Ensuite, l'autrice choisit de narrer l'histoire à travers le regard d'une jeune fille dite simple d'esprit. Cela change complètement la perception qu'on peut se faire de cet univers, a priori très sévère car notre héroïne voit les choses de manière complètement différente. Elle est beaucoup plus sensible à la gestuelle des autres, aux couleurs de son environnement, à ses ressentis et impressions plutôt qu'à ce qu'il se passe réellement autour d'elle. Ainsi, elle n'écoute que d'une oreille ce que disent les autres car son attention est davantage portée sur son affect que son intellect. Je trouve sa personnalité dépeinte avec une grande justesse et finesse. On prend pleinement conscience que ceux considérés comme débiles mentaux, n'ont simplement pas les mêmes sensibilités que les autres et voient le monde différemment. D'ailleurs, les illustrations aquarelle, toute mignonnes et poétiques, qui accompagnent l'édition française de ce roman montrent parfaitement que l'héroïne vit dans une dimension autre que les autres.
Le roman arbore ainsi plus un côté psychologique que dramatique. En effet, comme l'attention du protagoniste se porte sur d'autres choses que ce qu'il se passe réellement, la description concrète de son environnement demeure assez floue. On est plus dans la suggestion, l'allusion, que dans la narration complète. Le roman laisse une incertitude sur ce qu'il se passe réellement, ce qui peut s'avérer frustrant, on se sent aussi à l'ouest, quoi.
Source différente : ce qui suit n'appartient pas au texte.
[src/hw/rtl/status_led_buzzer_pattern_sequencer_macros.svh]
// Assertion macros shared by the sequencer RTL.
// Used by slbps_core and the top level; no other dependencies.
`ifndef STATUS_LED_BUZZER_PATTERN_SEQUENCER_MACROS_SVH
`define STATUS_LED_BUZZER_PATTERN_SEQUENCER_MACROS_SVH

// Same-cycle implication, disabled during reset
`define SLBPS_ASSERT_IMPLIES(lbl, clk, rst, ante, cons) \
   lbl: assert property (@(posedge clk) disable iff (rst) (ante) |-> (cons)) \
      else $error("slbps assertion failed");

// Next-cycle implication, disabled during reset
`define SLBPS_ASSERT_NEXT(lbl, clk, rst, ante, cons) \
   lbl: assert property (@(posedge clk) disable iff (rst) (ante) |=> (cons)) \
      else $error("slbps assertion failed");

`endif

[src/hw/rtl/slbps_pkg.sv]
// Types and codes for the status LED / buzzer pattern sequencer.
// No dependencies; used by the interfaces, slbps_core and the top level.
package slbps_pkg;

   // Alert pattern codes
   localparam logic [2:0] PAT_NONE      = 3'd0;
   localparam logic [2:0] PAT_STARTING  = 3'd1;
   localparam logic [2:0] PAT_STARTED   = 3'd2;
   localparam logic [2:0] PAT_OVERSPEED = 3'd3;
   localparam logic [2:0] PAT_OVERTIME  = 3'd4;
   localparam logic [2:0] PAT_LOGIN     = 3'd5;
   localparam logic [2:0] PAT_LOGOUT    = 3'd6;

   // Two-state status codes; other codes leave the output alone, except GPS in low power
   localparam logic [1:0] ST_OFF = 2'd0;
   localparam logic [1:0] ST_ON  = 2'd1;

   typedef struct packed {
      logic       action;
      logic [2:0] alert_pattern;
      logic [1:0] link_status;
      logic       sim_missing;
      logic       internet_up;
      logic [1:0] gps_fix;
      logic       low_power;
      logic [1:0] drv_login;
      logic [1:0] hiring_request;
      logic       test_hold;
   } req_type;

   typedef struct packed {
      logic       led_link;
      logic       led_gps;
      logic       led_drv;
      logic       buzzer_on;
      logic       power_out;
      logic       hiring_flag;
      logic [2:0] active_pattern;
   } rsp_type;

   // Control from the pipeline to the core
   typedef struct packed {
      logic step;
      logic csr_wr_en;
      logic csr_wr_data;
   } ctl_type;

endpackage
==> config.mk <==
export PLATFORM = sky130hd
export DESIGN_NAME = deadline_ordered_timer_queue
export DESIGN_NICKNAME = d
export VERILOG_FILES = /design/src/rtl/dotq_pkg.sv /design/src/rtl/dotq_cell.sv /design/src/rtl/deadline_ordered_timer_queue.sv
export SDC_FILE = /design/constraint.sdc
export NUM_CORES = 2
export LEC_CHECK = 0
export ABC_AREA = 1
export BUFFER_PORTS_ARGS = -buffer_cell sky130_fd_sc_hd__buf_2
export CAP_MARGIN = 20
export CORE_MARGIN = 2
export CORE_UTILIZATION = 52
export DETAILED_ROUTE_END_ITERATION = 10
export GPL_ROUTABILITY_DRIVEN = 0
export PLACE_DENSITY = 0.68
export REMOVE_ABC_BUFFERS = 1
export SLEW_MARGIN = 20
export SYNTH_ARGS = -nofsm -noshare
export SYNTH_HDL_FRONTEND = slang
export SYNTH_SLANG_ARGS = --single-unit
export TNS_END_PERCENT = 50
==> constraint.sdc <==
create_clock -name clk -period 13.2 [get_ports clk]
set_clock_uncertainty 0.2 [all_clocks]
set_input_delay 2.64 -clock clk [delete_from_list [all_inputs] [get_ports clk]]
set_output_delay 2.64 -clock clk [all_outputs]
set_load 0.02 [all_outputs]
<file path="src/icst_pkg.sv">
package icst_pkg;

  // Image side limit used for the default accumulator sizing
  localparam int MAX_SIDE_DEF = 1024;

  // Channel layout: red, green, blue, alpha
  localparam int NUM_CH   = 4;
  localparam int CH_ALPHA = 3;
  localparam int MEAN_W   = 8;
  localparam int STEP_W   = $clog2(MEAN_W);

  localparam logic [MEAN_W-1:0] FULL_ALPHA = 8'hFF;
  localparam logic [MEAN_W-1:0] ZERO_ALPHA = 8'h00;

  // Stream widths
  localparam int IN_TDATA_W  = NUM_CH * MEAN_W;
  localparam int OUT_TDATA_W = 40;
  localparam int OUT_PAD_W   = OUT_TDATA_W - IN_TDATA_W - 2;

  typedef logic [MEAN_W-1:0] chan_t;

  // Controller states
  typedef enum logic [2:0] {
    S_ACCUM = 3'b001,
    S_DIV   = 3'b010,
    S_WAIT  = 3'b100
  } state_t;

  // Controller to datapath
  typedef struct packed {
    logic acc;       // pixel request accepted
    logic load_div;  // last pixel accepted: capture totals, clear sums
    logic step;      // one quotient bit for every channel
    logic load_out;  // move quotients into the output register
  } icst_cmd_t;

  // Datapath to controller
  typedef struct packed {
    logic step_last; // the current division step is the final one
  } icst_sts_t;

endpackage

</file>
<file path="src/icst_ctrl.sv">
module icst_ctrl (
  input  logic              clk,
  input  logic              rst,
  input  logic              in_valid,
  input  logic              in_last,
  output logic              in_ready,
  output logic              out_valid,
  input  logic              out_ready,
  output icst_pkg::icst_cmd_t cmd,
  input  icst_pkg::icst_sts_t sts
);

  icst_pkg::state_t state;
  icst_pkg::state_t state_next;

  // Output register may be loaded when empty or drained this cycle
  logic out_free;
  assign out_free = !out_valid || out_ready;

  // Next state and commands
  always_comb begin
    state_next   = state;
    cmd          = '0;
    in_ready     = 1'b0;
    unique case (state)
      icst_pkg::S_ACCUM: begin
        in_ready = 1'b1;
        cmd.acc  = in_valid;
        if (in_valid && in_last) begin
          cmd.load_div = 1'b1;
          state_next   = icst_pkg::S_DIV;
        end
      end
      icst_pkg::S_DIV: begin
        cmd.step = 1'b1;
        if (sts.step_last) begin
          state_next = icst_pkg::S_WAIT;
        end
      end
      icst_pkg::S_WAIT: begin
        if (out_free) begin
          cmd.load_out = 1'b1;
          state_next   = icst_pkg::S_ACCUM;
        end
      end
      default: begin
        state_next = icst_pkg::S_ACCUM;
      end
    endcase
  end

  // State and output valid flag
  always_ff @(posedge clk) begin
    if (rst) begin
      state     <= icst_pkg::S_ACCUM;
      out_valid <= 1'b0;
    end else begin
      state <= state_next;
      if (cmd.load_out) begin
        out_valid <= 1'b1;
      end else if (out_ready) begin
        out_valid <= 1'b0;
      end
    end
  end

  // Never overwrite a result that is still pending
  a_no_overwrite: assert property (@(posedge clk) disable iff (rst)
    cmd.load_out |-> (!out_valid || out_ready))
    else $error("result overwritten while pending");

  // Pixels are only taken while accumulating
  a_acc_state: assert property (@(posedge clk) disable iff (rst)
    cmd.acc |-> (state == icst_pkg::S_ACCUM))
    else $error("pixel accepted outside accumulate state");

  // End of frame always starts the divider
  a_div_start: assert property (@(posedge clk) disable iff (rst)
    cmd.load_div |=> (state == icst_pkg::S_DIV))
    else $error("divider not started after last pixel");

  // Final division step hands over to the output stage
  a_div_end: assert property (@(posedge clk) disable iff (rst)
    (state == icst_pkg::S_DIV && sts.step_last) |=> (state == icst_pkg::S_WAIT))
    else $error("division did not finish after final step");

endmodule

</file>
<file path="src/icst_dp.sv">
module icst_dp #(
  parameter int MAX_SIDE = icst_pkg::MAX_SIDE_DEF
) (
  input  logic                                  clk,
  input  logic                                  rst,
  input  logic                                  cfg_wen,
  input  logic                                  cfg_wdata,
  input  icst_pkg::chan_t [icst_pkg::NUM_CH-1:0] pix,
  input  icst_pkg::icst_cmd_t                   cmd,
  output icst_pkg::icst_sts_t                   sts,
  output icst_pkg::chan_t [icst_pkg::NUM_CH-1:0] mean,
  output logic                                  is_translucent,
  output logic                                  is_all_opaque
);

  // Counts hold up to MAX_SIDE^2 pixels; sums are MEAN_W - 1 bits wider, and both saturate
  localparam int CNT_W = $clog2(MAX_SIDE * MAX_SIDE + 1);
  localparam int SUM_W = CNT_W + icst_pkg::MEAN_W - 1;

  logic alpha_present;

  // Accumulators
  logic [SUM_W-1:0] sum      [icst_pkg::NUM_CH];
  logic [SUM_W-1:0] sum_next [icst_pkg::NUM_CH];
  logic [CNT_W-1:0] pix_cnt, opq_cnt, trn_cnt;
  logic [CNT_W-1:0] pix_cnt_next, opq_cnt_next, trn_cnt_next;
  logic             pix_opq, pix_trn;

  // Divider
  logic [SUM_W-1:0]            rem [icst_pkg::NUM_CH];
  icst_pkg::chan_t             quo [icst_pkg::NUM_CH];
  logic [SUM_W-1:0]            dsh;
  logic [icst_pkg::STEP_W-1:0] step_cnt;
  logic                        alpha_used, trn_flag, opq_flag;

  // Saturating adds for one pixel
  logic [SUM_W:0] sum_ext [icst_pkg::NUM_CH];
  logic [CNT_W:0] pix_ext, opq_ext, trn_ext;

  assign pix_opq = (pix[icst_pkg::CH_ALPHA] == icst_pkg::FULL_ALPHA);
  assign pix_trn = !pix_opq && (pix[icst_pkg::CH_ALPHA] != icst_pkg::ZERO_ALPHA);

  always_comb begin
    for (int c = 0; c < icst_pkg::NUM_CH; c++) begin
      sum_ext[c]  = {1'b0, sum[c]} + (SUM_W + 1)'(pix[c]);
      sum_next[c] = sum_ext[c][SUM_W] ? '1 : sum_ext[c][SUM_W-1:0];
    end
    pix_ext      = {1'b0, pix_cnt} + (CNT_W + 1)'(1);
    opq_ext      = {1'b0, opq_cnt} + (CNT_W + 1)'(pix_opq);
    trn_ext      = {1'b0, trn_cnt} + (CNT_W + 1)'(pix_trn);
    pix_cnt_next = pix_ext[CNT_W] ? '1 : pix_ext[CNT_W-1:0];
    opq_cnt_next = opq_ext[CNT_W] ? '1 : opq_ext[CNT_W-1:0];
    trn_cnt_next = trn_ext[CNT_W] ? '1 : trn_ext[CNT_W-1:0];
  end

  // Config register and running totals
  always_ff @(posedge clk) begin
    if (rst) begin
      alpha_present <= 1'b1;
      for (int c = 0; c < icst_pkg::NUM_CH; c++) begin
        sum[c] <= '0;
      end
      pix_cnt <= '0;
      opq_cnt <= '0;
      trn_cnt <= '0;
    end else begin
      if (cfg_wen) begin
        alpha_present <= cfg_wdata;
      end
      if (cmd.load_div) begin
        for (int c = 0; c < icst_pkg::NUM_CH; c++) begin
          sum[c] <= '0;
        end
        pix_cnt <= '0;
        opq_cnt <= '0;
        trn_cnt <= '0;
      end else if (cmd.acc) begin
        for (int c = 0; c < icst_pkg::NUM_CH; c++) begin
          sum[c] <= sum_next[c];
        end
        pix_cnt <= pix_cnt_next;
        opq_cnt <= opq_cnt_next;
        trn_cnt <= trn_cnt_next;
      end
    end
  end

  // Step counter
  always_ff @(posedge clk) begin
    if (rst) begin
      step_cnt <= '0;
    end else if (cmd.load_div) begin
      step_cnt <= icst_pkg::STEP_W'(icst_pkg::MEAN_W - 1);
    end else if (cmd.step) begin
      step_cnt <= step_cnt - icst_pkg::STEP_W'(1);
    end
  end

  assign sts.step_last = (step_cnt == '0);

  // Restoring division, one quotient bit per cycle, four lanes share the divisor
  always_ff @(posedge clk) begin
    if (cmd.load_div) begin
      for (int c = 0; c < icst_pkg::NUM_CH; c++) begin
        rem[c] <= sum_next[c];
        quo[c] <= '0;
      end
      dsh        <= {pix_cnt_next, {(icst_pkg::MEAN_W - 1){1'b0}}};
      alpha_used <= alpha_present;
      trn_flag   <= (trn_cnt_next >= (pix_cnt_next >> 1));
      opq_flag   <= (opq_cnt_next == pix_cnt_next);
    end else if (cmd.step) begin
      for (int c = 0; c < icst_pkg::NUM_CH; c++) begin
        if (rem[c] >= dsh) begin
          rem[c] <= rem[c] - dsh;
          quo[c] <= {quo[c][icst_pkg::MEAN_W-2:0], 1'b1};
        end else begin
          quo[c] <= {quo[c][icst_pkg::MEAN_W-2:0], 1'b0};
        end
      end
      dsh <= dsh >> 1;
    end
  end

  // Output register; alpha results fixed when alpha is ignored
  always_ff @(posedge clk) begin
    if (cmd.load_out) begin
      for (int c = 0; c < icst_pkg::NUM_CH; c++) begin
        if (c == icst_pkg::CH_ALPHA && !alpha_used) begin
          mean[c] <= icst_pkg::FULL_ALPHA;
        end else begin
          mean[c] <= quo[c];
        end
      end
      is_translucent <= alpha_used && trn_flag;
      is_all_opaque  <= !alpha_used || opq_flag;
    end
  end

endmodule

</file>
<file path="src/image_color_stats_translucency.sv">
// Result: once the last pixel of a frame is accepted, the block runs
//   8 restoring-division steps, then one output load; the load waits while the
//   previous result is still held. Throughput: one pixel per cycle within a frame;
//   after a frame end, pixels wait for the 8 quotient steps and the output load.
// Reset (rst, synchronous): sums and counts cleared, alpha_present set to 1,
//   no result pending.
module image_color_stats_translucency #(
  parameter int MAX_SIDE = icst_pkg::MAX_SIDE_DEF
) (
  input  logic                             clk,
  input  logic                             rst,
  input  logic                             cfg_wen,
  input  logic                             cfg_wdata,   // alpha_present
  input  logic                             s_axis_tvalid,
  output logic                             s_axis_tready,
  // pixel_red, pixel_green, pixel_blue, pixel_alpha
  input  logic [icst_pkg::IN_TDATA_W-1:0]  s_axis_tdata,
  input  logic                             s_axis_tlast,  // frame_last
  output logic                             m_axis_tvalid,
  input  logic                             m_axis_tready,
  // mean_red, mean_green, mean_blue, mean_alpha, is_translucent, is_all_opaque, zero pad
  output logic [icst_pkg::OUT_TDATA_W-1:0] m_axis_tdata
);

  icst_pkg::icst_cmd_t                    cmd;
  icst_pkg::icst_sts_t                    sts;
  icst_pkg::chan_t [icst_pkg::NUM_CH-1:0] pix;
  icst_pkg::chan_t [icst_pkg::NUM_CH-1:0] mean;
  logic                                   is_translucent, is_all_opaque;

  assign pix = s_axis_tdata;

  icst_ctrl u_ctrl (
    .clk       (clk),
    .rst       (rst),
    .in_valid  (s_axis_tvalid),
    .in_last   (s_axis_tlast),
    .in_ready  (s_axis_tready),
    .out_valid (m_axis_tvalid),
    .out_ready (m_axis_tready),
    .cmd       (cmd),
    .sts       (sts)
  );

  icst_dp #(
    .MAX_SIDE (MAX_SIDE)
  ) u_dp (
    .clk            (clk),
    .rst            (rst),
    .cfg_wen        (cfg_wen),
    .cfg_wdata      (cfg_wdata),
    .pix            (pix),
    .cmd            (cmd),
    .sts            (sts),
    .mean           (mean),
    .is_translucent (is_translucent),
    .is_all_opaque  (is_all_opaque)
  );

  assign m_axis_tdata = {{icst_pkg::OUT_PAD_W{1'b0}}, is_all_opaque, is_translucent, mean};

endmodule
</file>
La fin assez abrupte ne contribuera pas à combler les manques. 

Un Paradis est un drôle de mélange de styles, très limpide et sympathique à lire. Toutefois, son côté nuageux pourrait en rebuter certains. En tout cas, ce roman donne envie d'en lire une suite, qui parlerait pourquoi pas des enfants nés de ce centre de mère-porteuse.